• Available data
********************

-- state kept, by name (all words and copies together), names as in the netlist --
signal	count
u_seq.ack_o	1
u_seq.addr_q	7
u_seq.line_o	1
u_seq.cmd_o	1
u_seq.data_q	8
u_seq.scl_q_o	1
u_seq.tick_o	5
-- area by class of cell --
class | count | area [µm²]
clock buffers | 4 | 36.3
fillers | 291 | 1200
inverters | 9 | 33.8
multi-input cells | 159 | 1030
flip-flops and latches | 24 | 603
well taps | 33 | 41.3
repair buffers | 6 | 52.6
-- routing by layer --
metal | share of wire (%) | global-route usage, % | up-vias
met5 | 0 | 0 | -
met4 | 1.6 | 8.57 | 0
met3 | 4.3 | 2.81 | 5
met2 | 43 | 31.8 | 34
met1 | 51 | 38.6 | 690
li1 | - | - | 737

********************

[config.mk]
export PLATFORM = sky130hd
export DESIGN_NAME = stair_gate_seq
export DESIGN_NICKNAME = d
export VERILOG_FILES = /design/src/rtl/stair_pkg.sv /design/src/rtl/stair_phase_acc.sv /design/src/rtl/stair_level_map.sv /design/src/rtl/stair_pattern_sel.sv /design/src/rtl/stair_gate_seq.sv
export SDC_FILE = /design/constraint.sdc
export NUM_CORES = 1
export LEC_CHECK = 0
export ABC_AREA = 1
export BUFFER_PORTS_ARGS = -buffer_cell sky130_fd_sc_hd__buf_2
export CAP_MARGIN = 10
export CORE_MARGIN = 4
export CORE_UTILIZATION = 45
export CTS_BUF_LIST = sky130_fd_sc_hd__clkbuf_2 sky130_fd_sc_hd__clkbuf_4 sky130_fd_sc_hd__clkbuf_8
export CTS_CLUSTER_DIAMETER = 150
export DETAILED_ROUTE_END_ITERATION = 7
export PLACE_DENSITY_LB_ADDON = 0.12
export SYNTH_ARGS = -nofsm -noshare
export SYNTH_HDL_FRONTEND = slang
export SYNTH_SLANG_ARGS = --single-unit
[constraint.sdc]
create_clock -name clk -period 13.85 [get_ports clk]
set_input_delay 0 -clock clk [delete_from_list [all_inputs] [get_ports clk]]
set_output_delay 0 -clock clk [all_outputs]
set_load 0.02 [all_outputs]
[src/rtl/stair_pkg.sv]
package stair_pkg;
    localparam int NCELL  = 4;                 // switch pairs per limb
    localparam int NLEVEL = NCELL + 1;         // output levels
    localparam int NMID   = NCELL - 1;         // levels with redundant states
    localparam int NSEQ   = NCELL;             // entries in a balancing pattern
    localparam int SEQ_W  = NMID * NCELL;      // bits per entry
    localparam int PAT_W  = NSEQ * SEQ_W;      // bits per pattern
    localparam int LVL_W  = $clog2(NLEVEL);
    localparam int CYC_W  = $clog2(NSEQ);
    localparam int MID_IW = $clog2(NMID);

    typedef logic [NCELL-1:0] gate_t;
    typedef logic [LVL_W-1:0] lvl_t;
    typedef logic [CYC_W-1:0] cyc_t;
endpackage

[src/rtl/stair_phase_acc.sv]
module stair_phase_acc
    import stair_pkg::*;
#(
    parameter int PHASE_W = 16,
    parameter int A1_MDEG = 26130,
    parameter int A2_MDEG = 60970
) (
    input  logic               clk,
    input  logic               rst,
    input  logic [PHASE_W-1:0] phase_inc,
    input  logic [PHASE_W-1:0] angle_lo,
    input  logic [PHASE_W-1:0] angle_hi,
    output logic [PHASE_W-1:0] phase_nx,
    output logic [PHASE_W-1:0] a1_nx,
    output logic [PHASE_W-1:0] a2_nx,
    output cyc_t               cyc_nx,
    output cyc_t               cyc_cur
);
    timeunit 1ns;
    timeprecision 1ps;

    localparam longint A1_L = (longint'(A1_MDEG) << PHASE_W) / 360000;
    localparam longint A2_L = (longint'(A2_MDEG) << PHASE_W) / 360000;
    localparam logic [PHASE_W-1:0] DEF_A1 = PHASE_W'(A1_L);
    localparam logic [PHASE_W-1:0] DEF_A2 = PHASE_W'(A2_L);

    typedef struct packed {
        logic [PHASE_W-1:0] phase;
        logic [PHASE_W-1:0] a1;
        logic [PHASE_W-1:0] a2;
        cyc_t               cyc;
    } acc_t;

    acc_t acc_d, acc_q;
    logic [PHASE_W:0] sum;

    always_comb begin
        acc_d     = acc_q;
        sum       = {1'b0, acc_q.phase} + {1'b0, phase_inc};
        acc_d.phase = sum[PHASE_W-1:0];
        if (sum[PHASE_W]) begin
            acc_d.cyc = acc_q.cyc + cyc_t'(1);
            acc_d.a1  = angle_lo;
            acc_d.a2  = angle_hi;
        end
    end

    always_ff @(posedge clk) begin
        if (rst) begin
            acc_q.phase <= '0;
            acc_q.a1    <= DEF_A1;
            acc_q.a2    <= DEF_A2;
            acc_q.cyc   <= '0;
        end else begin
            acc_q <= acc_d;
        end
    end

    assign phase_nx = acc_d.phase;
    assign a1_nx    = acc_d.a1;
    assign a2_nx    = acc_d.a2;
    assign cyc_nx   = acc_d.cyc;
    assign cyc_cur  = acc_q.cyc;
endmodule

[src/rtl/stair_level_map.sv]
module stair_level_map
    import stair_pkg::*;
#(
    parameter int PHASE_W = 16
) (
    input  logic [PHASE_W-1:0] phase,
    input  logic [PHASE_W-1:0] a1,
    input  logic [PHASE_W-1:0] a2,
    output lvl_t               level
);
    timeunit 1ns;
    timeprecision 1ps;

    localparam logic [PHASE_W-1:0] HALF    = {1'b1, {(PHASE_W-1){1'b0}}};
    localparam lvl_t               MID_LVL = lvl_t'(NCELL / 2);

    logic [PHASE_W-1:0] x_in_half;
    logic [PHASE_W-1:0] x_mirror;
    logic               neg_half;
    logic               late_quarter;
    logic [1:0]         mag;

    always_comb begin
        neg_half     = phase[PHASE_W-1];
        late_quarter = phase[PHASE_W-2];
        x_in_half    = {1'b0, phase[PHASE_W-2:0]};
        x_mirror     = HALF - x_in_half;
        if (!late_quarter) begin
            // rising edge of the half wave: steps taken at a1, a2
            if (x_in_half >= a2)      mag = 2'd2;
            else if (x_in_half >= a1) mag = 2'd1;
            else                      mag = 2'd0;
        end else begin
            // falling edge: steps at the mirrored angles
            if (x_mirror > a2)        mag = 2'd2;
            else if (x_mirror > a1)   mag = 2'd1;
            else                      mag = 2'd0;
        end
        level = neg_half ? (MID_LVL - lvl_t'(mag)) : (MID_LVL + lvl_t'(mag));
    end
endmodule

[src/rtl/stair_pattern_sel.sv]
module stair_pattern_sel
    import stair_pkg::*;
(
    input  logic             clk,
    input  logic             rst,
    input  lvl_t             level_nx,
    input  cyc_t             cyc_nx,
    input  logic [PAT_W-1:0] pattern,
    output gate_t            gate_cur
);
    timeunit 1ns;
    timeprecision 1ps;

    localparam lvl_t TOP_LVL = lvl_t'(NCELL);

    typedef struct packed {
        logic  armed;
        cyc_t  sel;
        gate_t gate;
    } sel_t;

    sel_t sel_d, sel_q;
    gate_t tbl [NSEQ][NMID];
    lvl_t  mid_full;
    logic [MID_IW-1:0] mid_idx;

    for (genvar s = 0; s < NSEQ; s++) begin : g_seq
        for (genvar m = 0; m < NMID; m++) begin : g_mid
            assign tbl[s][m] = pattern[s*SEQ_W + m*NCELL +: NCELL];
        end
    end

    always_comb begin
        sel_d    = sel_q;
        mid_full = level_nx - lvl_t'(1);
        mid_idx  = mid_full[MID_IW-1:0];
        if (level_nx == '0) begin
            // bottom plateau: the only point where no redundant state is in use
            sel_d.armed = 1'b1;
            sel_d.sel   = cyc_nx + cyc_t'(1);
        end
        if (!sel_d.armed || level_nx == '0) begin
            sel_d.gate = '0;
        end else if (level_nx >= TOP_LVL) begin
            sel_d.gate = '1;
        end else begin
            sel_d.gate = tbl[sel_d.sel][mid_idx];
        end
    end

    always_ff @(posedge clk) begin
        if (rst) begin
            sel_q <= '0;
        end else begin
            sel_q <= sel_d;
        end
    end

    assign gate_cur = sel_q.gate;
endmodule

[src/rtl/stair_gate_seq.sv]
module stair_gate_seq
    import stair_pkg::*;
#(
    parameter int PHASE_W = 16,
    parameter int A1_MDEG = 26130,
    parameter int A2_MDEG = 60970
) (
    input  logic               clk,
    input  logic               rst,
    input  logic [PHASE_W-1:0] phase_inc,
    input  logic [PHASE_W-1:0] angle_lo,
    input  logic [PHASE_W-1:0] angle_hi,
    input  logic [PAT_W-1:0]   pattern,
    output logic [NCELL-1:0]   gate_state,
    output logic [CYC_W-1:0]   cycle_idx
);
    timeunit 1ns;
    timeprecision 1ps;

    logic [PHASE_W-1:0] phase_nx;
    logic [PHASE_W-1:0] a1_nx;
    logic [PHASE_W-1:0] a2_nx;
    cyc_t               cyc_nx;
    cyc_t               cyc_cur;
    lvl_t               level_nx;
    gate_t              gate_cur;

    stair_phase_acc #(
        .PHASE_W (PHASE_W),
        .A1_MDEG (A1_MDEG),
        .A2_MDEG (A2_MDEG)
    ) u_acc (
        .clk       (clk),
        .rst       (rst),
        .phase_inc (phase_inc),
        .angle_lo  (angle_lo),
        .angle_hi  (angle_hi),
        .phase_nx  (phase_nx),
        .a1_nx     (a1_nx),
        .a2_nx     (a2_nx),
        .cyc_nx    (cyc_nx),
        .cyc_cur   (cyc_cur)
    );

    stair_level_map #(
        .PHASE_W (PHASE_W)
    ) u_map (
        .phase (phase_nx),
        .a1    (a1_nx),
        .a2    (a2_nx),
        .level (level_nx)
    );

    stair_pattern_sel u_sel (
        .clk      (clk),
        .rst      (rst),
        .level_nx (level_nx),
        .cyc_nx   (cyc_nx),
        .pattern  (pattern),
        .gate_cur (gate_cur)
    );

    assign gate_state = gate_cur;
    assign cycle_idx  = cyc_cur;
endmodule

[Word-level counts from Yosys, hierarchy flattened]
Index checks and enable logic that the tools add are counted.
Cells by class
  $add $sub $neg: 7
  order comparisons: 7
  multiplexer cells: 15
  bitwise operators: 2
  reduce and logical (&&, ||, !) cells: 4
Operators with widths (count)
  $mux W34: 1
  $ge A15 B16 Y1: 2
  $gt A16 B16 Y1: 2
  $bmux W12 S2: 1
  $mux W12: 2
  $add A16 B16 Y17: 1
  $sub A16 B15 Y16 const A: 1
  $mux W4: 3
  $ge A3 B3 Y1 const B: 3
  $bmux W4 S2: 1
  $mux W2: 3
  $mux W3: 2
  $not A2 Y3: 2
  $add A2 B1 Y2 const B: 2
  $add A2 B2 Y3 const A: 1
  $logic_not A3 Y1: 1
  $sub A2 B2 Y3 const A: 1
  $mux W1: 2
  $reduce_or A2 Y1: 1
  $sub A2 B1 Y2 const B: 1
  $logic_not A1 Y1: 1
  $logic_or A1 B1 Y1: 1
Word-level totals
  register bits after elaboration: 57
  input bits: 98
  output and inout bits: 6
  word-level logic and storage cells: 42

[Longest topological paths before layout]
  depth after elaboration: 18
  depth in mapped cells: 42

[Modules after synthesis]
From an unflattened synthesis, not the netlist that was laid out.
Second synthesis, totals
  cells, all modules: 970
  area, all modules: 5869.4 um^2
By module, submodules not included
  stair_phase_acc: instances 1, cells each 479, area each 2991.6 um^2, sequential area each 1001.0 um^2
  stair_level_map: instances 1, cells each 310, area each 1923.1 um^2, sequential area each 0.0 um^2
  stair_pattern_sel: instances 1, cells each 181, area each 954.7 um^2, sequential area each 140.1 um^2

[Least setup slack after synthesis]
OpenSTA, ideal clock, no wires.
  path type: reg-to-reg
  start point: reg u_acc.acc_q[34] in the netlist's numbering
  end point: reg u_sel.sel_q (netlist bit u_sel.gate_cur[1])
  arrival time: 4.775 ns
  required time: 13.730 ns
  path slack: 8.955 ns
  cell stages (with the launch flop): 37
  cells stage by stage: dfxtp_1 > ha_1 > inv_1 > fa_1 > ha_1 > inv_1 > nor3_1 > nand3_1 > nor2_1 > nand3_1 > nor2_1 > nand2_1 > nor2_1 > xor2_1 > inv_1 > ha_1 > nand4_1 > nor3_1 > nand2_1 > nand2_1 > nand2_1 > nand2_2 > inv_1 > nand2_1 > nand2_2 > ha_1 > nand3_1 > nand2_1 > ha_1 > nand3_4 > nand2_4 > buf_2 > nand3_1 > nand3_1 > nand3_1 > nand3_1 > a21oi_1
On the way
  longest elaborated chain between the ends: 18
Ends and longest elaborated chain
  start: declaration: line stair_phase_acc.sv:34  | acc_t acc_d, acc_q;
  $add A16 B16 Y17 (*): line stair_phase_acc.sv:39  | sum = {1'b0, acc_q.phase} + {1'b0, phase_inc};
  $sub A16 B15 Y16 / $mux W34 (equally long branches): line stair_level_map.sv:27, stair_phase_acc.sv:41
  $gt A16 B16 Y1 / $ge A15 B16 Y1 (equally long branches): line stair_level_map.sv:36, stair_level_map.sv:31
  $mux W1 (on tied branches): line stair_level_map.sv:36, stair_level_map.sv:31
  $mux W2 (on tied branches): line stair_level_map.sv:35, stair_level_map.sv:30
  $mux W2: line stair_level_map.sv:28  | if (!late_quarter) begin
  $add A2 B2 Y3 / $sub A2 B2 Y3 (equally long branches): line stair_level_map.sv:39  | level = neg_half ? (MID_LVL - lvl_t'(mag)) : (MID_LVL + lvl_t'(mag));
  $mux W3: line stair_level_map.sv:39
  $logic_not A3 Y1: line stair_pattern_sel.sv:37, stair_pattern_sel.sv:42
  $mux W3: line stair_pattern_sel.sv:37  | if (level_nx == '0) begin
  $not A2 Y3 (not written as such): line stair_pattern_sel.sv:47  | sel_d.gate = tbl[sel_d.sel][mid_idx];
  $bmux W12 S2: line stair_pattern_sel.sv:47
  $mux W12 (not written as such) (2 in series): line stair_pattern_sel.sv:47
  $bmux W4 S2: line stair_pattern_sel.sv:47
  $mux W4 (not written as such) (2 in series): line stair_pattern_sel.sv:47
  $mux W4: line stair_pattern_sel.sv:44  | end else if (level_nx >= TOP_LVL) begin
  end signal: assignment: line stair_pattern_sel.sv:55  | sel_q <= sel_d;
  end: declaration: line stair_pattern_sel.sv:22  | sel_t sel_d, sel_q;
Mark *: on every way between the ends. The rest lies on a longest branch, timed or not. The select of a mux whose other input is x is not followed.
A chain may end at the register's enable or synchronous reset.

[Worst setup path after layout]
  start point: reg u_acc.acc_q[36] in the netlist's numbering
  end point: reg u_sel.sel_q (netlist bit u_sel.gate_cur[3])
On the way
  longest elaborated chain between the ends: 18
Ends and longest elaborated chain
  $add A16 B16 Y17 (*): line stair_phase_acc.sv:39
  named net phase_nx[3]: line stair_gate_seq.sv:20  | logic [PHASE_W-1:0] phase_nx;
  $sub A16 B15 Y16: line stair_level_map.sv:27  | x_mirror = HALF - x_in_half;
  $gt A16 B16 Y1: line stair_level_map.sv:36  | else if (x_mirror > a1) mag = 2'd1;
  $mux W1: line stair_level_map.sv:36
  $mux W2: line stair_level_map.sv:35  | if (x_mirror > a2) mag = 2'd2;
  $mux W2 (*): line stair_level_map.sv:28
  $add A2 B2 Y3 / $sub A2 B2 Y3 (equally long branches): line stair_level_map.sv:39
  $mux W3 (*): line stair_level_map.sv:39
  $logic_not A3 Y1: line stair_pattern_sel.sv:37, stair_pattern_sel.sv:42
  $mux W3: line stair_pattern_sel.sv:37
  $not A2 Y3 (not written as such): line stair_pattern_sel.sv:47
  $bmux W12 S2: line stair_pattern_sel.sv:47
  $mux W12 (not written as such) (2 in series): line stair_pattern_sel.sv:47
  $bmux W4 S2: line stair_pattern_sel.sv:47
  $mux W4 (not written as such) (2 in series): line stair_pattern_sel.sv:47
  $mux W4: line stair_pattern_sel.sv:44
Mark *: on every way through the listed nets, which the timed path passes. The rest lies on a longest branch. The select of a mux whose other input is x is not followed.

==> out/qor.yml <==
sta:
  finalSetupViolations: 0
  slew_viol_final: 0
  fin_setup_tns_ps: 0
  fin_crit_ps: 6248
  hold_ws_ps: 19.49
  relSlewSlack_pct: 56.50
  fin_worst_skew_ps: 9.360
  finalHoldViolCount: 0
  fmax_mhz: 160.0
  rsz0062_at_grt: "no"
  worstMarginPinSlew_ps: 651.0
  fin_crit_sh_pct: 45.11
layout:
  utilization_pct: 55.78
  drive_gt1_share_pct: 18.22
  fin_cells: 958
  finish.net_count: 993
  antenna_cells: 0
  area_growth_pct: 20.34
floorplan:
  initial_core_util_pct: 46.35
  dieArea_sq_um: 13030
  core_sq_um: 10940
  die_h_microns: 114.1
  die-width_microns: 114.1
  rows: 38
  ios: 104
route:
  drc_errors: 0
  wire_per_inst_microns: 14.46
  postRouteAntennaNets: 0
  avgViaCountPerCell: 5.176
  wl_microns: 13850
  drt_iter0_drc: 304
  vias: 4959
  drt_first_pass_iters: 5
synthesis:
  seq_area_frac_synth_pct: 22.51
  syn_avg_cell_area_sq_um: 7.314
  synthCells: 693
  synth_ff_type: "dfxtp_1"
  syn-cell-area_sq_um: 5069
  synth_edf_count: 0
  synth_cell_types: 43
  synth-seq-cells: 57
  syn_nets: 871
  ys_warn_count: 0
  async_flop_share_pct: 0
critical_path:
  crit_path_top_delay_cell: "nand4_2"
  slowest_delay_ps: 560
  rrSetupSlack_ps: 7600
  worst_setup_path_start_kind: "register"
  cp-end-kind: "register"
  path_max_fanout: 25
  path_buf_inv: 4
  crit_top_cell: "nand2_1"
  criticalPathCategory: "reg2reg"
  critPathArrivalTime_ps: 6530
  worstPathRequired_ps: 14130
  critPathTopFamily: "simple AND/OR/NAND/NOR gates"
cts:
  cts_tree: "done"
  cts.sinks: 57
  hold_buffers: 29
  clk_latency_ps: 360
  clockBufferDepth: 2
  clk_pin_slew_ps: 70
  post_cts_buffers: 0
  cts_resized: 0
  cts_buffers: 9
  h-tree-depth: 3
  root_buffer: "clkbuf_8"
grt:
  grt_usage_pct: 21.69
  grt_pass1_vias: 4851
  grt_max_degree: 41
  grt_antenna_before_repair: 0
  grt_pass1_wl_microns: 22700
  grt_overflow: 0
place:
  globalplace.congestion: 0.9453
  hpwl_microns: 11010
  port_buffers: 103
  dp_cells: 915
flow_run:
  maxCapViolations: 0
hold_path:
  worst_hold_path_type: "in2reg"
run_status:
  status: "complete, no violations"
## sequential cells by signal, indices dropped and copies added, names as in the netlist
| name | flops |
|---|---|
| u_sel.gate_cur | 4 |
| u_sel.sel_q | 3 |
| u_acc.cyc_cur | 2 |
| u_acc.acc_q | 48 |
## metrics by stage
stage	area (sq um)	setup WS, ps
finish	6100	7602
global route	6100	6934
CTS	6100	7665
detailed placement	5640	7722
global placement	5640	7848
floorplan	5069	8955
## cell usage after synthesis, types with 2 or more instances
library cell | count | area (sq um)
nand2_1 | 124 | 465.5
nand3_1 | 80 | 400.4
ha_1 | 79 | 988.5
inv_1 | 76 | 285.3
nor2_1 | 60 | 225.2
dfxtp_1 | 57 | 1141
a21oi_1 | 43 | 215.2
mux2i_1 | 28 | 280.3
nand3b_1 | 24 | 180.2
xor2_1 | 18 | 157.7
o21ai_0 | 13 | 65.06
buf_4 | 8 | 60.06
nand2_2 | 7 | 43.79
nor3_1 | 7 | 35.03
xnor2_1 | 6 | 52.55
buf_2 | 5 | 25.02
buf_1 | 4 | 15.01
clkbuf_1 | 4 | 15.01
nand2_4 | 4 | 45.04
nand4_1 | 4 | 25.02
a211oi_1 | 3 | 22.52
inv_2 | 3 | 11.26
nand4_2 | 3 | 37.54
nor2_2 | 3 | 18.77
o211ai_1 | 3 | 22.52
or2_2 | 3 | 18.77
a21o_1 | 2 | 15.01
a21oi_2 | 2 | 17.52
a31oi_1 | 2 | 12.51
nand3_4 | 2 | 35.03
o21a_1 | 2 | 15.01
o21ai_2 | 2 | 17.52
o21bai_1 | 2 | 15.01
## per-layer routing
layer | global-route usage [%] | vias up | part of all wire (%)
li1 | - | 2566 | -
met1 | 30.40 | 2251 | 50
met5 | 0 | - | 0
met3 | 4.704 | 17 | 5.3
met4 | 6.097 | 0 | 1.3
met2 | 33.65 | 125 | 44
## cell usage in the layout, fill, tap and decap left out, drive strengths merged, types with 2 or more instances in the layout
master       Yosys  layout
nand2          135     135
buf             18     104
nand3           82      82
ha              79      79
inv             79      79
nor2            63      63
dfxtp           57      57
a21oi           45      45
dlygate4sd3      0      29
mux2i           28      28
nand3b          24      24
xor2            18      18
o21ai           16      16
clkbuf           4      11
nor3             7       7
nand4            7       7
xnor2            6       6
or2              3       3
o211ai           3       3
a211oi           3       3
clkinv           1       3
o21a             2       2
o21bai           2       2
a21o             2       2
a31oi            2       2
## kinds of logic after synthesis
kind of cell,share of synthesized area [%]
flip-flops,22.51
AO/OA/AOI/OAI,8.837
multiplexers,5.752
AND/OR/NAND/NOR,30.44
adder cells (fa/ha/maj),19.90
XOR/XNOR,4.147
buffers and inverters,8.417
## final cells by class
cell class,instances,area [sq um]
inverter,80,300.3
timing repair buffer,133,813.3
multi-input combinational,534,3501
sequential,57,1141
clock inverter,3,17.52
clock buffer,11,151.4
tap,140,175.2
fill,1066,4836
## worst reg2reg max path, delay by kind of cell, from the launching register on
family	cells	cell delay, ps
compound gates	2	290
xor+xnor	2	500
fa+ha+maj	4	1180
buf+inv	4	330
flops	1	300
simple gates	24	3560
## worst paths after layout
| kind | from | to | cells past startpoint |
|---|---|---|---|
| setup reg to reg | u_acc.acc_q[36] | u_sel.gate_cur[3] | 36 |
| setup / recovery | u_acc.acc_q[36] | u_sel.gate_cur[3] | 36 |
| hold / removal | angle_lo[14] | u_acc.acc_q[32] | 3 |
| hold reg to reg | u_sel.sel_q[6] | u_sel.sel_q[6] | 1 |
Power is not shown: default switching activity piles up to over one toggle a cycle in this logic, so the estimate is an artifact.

********************

Taking the entries above, write out exactly each line from the one holding "well taps | 33 | 41.3" to the one holding "li1 | - | - | 737", both included, and stop there.

• Response to the exercise
well taps | 33 | 41.3
repair buffers | 6 | 52.6
-- routing by layer --
metal | share of wire (%) | global-route usage, % | up-vias
met5 | 0 | 0 | -
met4 | 1.6 | 8.57 | 0
met3 | 4.3 | 2.81 | 5
met2 | 43 | 31.8 | 34
met1 | 51 | 38.6 | 690
li1 | - | - | 737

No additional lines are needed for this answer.